Can you comment on what IoT means to CAE or Simulation & Analysis space? What other companies are doing?

More software in products has led to an emphasis on systems thinking and systems engineering, so this should become more important, and S&A/CAE is a big part of that. Again, as I discussed in the Webinar, there is still a lot of work to do here, as many PLM solution providers do not currently do a good job on the “smart” part of the product, i.e., the software.

System Engineering is the key to IoT from a PLM perspective. My question is PLM takes lot of time to implement/deploy with IoT being so much fast paced, how are we going to catch up?

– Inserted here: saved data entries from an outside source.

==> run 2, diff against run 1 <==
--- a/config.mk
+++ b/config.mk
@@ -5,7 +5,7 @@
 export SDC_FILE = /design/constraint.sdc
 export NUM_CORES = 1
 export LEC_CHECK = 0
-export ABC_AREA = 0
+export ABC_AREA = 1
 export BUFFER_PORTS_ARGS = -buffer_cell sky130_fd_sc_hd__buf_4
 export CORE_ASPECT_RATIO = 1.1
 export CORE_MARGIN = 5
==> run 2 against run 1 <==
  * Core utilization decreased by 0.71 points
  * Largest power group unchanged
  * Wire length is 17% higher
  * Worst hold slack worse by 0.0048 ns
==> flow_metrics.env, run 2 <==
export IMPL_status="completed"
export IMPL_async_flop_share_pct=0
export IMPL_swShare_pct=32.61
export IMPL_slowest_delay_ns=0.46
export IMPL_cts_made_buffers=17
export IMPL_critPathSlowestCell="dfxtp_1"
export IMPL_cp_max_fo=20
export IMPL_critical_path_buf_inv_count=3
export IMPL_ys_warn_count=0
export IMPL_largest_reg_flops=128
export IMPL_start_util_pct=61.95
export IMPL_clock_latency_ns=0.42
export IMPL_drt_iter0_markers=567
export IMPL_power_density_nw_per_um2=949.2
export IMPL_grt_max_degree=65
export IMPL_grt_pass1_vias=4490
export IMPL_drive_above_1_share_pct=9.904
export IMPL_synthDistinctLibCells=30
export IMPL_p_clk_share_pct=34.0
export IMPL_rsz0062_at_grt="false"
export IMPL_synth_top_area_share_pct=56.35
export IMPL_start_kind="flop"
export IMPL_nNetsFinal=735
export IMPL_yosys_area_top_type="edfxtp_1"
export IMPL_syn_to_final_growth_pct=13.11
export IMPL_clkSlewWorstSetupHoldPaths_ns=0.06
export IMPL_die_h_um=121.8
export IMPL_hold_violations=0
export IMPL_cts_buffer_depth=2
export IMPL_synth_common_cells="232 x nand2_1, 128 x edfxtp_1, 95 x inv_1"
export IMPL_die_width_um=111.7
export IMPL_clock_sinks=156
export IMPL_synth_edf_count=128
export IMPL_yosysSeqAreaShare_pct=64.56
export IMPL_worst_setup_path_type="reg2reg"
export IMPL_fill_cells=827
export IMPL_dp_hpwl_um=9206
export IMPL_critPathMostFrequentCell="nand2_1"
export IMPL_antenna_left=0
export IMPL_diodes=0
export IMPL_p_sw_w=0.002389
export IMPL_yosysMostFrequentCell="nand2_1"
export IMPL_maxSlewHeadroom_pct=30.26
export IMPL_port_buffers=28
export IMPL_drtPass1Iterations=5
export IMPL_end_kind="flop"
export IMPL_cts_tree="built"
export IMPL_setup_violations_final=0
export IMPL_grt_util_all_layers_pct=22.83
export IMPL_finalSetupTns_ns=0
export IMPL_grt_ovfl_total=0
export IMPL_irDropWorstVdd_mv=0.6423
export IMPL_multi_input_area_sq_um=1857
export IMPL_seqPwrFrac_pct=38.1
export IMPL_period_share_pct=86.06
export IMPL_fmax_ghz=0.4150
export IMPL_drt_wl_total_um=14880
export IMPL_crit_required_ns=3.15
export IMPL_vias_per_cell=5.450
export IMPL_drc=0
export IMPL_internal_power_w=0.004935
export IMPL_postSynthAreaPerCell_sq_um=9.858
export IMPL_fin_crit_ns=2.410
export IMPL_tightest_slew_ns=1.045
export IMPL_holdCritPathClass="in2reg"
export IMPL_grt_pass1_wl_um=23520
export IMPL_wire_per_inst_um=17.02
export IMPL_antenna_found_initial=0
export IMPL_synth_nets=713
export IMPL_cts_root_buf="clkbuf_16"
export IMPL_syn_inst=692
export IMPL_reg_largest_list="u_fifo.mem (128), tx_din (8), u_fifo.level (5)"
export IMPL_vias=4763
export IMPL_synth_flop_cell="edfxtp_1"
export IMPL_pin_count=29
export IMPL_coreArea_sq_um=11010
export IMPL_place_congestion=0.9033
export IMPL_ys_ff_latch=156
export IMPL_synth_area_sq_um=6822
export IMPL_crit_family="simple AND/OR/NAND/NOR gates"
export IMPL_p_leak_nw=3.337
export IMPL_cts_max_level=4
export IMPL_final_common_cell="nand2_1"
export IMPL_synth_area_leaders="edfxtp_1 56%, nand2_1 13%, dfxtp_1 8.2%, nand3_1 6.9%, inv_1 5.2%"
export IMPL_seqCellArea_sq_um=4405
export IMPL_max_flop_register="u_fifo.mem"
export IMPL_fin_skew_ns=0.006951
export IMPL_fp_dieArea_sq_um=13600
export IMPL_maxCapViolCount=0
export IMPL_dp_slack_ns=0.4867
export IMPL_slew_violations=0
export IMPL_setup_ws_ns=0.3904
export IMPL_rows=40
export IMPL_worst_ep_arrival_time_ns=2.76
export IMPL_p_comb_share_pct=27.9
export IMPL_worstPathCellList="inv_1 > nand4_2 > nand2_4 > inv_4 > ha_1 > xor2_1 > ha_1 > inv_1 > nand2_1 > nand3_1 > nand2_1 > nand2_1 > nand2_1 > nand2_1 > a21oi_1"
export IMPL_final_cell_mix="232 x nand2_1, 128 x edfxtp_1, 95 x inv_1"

Clearly I agree, given my last answer. PLM can (and often has) taken a long time to implement, but as I often say, people who provide products and services are doing PLM if they do not have one piece of software from Autodesk, Dassault Systèmes, PTC, Siemens PLM Software or any of the others.

I think that some parts of IoT will be fast to deploy. With the tools available, you can connect your things and capture data with little coding. What to do with the data, how to change your business processes, and even how to change your company strategy are much harder questions. If you are going to get into this it should be a conscious decision that is only partly technological.

How do you practically see integration between IoT and PLM?

It depends on what your plans are for the data. If you are getting data back from your products in the field, I guess you could just use it to act. But that is not the power of IoT and PLM working together. Designers scream for operational data, and now they can have TBs of it. Smart connected companies will systematically bring this data back into the design, engineering and manufacturing parts of their business to inform their decision-making processes.

Will the number of available IP addresses become a problem with billions and trillions of IoT devices?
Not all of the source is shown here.